Saved entries
Segment Open

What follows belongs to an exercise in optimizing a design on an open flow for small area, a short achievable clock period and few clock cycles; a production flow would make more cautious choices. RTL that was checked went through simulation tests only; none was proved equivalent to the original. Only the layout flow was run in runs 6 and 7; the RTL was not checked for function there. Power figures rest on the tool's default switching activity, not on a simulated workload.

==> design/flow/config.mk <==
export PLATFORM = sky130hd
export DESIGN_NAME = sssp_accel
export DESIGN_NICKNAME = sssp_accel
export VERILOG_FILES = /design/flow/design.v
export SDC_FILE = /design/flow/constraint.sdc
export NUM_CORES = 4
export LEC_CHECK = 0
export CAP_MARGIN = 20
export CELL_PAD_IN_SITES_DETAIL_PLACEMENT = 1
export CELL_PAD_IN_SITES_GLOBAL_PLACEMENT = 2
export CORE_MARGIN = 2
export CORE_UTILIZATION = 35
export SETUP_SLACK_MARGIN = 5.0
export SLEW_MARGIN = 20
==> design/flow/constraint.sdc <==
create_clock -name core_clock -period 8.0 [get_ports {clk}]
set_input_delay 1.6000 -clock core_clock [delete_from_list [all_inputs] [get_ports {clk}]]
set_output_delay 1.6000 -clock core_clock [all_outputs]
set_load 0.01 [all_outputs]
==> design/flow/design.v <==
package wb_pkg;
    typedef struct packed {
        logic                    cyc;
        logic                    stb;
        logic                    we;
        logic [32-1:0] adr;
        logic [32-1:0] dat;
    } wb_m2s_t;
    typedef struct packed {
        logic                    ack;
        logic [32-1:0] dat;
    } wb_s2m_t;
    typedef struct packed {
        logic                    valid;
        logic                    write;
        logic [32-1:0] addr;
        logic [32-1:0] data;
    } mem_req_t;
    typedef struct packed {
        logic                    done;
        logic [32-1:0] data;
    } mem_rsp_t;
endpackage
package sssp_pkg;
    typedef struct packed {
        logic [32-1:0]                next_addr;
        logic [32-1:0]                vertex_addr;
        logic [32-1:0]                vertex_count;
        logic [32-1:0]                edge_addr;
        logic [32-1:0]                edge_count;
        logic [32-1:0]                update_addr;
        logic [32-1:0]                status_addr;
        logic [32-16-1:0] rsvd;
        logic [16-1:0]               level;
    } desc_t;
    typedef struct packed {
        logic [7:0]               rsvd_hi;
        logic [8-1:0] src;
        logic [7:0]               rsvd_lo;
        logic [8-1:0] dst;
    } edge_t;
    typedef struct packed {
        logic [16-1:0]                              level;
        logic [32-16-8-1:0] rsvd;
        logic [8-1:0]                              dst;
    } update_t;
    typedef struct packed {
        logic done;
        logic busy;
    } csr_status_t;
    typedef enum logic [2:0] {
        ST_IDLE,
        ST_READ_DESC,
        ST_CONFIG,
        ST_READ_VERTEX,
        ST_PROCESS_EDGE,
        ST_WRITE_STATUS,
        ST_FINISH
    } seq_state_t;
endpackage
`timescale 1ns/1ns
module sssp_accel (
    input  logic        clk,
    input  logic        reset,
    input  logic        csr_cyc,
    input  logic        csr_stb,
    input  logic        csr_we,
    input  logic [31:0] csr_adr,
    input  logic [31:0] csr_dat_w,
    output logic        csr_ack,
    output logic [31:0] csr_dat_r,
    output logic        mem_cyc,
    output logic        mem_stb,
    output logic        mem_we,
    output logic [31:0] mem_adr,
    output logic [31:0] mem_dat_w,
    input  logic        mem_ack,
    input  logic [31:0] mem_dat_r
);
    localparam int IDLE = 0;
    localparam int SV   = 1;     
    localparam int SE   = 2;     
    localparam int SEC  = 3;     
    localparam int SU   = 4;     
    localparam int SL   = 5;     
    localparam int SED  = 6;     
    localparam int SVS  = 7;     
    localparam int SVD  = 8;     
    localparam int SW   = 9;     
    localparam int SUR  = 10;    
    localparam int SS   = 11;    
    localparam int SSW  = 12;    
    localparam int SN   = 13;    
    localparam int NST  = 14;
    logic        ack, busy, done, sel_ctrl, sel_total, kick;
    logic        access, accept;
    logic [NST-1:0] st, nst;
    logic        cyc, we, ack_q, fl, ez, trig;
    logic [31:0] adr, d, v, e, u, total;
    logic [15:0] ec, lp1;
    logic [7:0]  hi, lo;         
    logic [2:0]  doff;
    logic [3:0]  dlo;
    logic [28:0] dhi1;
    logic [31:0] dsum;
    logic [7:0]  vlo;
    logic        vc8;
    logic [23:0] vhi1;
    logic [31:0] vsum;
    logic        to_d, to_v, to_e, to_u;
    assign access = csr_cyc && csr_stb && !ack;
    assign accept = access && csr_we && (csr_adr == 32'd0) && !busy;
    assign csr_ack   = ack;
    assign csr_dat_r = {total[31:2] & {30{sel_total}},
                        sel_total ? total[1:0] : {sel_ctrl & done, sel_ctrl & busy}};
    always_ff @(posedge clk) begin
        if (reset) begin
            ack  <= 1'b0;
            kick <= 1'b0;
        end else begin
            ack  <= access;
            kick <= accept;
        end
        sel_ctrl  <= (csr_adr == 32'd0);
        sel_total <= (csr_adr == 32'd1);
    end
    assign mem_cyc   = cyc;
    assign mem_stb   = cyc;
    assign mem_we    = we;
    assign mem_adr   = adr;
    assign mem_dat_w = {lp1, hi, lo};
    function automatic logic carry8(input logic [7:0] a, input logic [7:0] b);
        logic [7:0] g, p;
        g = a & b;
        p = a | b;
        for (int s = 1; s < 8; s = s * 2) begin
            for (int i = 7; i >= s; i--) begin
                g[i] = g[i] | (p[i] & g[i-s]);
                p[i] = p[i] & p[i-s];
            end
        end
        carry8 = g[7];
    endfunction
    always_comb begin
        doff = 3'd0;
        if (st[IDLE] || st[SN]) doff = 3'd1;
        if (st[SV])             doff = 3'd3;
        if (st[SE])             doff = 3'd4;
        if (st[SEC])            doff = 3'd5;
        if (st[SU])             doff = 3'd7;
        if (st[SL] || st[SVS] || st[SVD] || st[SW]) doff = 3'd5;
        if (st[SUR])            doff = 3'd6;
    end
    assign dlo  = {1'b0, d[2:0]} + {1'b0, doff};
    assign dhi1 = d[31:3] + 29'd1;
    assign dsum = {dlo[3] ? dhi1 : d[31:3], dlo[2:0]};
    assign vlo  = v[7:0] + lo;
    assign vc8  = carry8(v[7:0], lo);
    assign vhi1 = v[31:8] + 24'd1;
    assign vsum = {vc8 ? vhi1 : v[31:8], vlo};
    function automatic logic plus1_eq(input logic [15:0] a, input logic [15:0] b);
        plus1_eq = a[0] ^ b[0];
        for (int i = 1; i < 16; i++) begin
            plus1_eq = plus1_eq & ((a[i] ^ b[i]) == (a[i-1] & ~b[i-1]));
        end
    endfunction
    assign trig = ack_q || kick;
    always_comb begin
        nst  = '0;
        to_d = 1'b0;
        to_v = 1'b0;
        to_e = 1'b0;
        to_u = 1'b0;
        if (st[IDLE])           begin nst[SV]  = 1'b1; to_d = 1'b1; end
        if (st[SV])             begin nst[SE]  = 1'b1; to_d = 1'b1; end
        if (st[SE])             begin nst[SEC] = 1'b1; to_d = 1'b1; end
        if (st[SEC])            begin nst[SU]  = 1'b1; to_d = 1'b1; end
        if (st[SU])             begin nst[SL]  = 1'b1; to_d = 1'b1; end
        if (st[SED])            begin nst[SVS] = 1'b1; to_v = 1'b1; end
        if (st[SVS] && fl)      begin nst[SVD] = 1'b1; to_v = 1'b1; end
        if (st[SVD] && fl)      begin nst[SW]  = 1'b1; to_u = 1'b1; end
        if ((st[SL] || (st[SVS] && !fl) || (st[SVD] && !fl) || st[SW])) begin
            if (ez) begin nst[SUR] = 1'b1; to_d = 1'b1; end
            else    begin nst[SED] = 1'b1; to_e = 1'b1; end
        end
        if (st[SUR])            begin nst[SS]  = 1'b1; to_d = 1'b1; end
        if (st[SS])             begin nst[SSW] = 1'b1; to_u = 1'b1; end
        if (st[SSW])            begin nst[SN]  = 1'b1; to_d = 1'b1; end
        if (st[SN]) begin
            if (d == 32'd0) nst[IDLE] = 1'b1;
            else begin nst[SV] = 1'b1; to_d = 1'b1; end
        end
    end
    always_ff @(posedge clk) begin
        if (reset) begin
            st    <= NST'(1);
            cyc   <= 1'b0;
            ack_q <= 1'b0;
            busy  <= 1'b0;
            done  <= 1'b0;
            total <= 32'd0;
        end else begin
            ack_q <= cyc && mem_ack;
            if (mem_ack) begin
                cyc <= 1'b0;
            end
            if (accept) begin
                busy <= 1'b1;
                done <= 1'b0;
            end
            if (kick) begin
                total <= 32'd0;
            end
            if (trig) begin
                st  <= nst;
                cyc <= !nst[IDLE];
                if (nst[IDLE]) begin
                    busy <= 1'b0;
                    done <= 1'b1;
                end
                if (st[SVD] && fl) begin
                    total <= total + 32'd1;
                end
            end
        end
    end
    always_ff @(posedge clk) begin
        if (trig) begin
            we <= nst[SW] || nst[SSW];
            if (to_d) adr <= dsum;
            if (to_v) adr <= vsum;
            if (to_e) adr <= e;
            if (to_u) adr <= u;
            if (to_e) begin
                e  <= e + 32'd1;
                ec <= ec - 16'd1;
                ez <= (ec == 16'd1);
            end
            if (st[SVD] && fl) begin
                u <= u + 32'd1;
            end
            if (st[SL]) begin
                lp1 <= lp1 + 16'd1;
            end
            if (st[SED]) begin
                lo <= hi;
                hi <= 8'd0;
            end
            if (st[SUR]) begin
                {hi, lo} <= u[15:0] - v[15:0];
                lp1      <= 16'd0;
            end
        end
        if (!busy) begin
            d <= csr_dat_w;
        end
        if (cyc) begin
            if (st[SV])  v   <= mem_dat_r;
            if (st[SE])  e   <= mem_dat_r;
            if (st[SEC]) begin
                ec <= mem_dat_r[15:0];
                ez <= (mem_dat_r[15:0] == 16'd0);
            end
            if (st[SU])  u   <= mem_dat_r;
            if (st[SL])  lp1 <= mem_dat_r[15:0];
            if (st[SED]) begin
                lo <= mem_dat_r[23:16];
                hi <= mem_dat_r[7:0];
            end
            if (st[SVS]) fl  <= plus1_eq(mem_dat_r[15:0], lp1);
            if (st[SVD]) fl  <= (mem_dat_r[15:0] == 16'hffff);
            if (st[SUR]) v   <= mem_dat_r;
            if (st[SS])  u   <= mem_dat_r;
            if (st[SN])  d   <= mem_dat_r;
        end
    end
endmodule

Segment Closed

• Assignment
Read through the entries, then copy every line where the string "access" is found.

• Task output
    logic        access, accept;
    assign access = csr_cyc && csr_stb && !ack;
    assign accept = access && csr_we && (csr_adr == 32'd0) && !busy;
            ack  <= access;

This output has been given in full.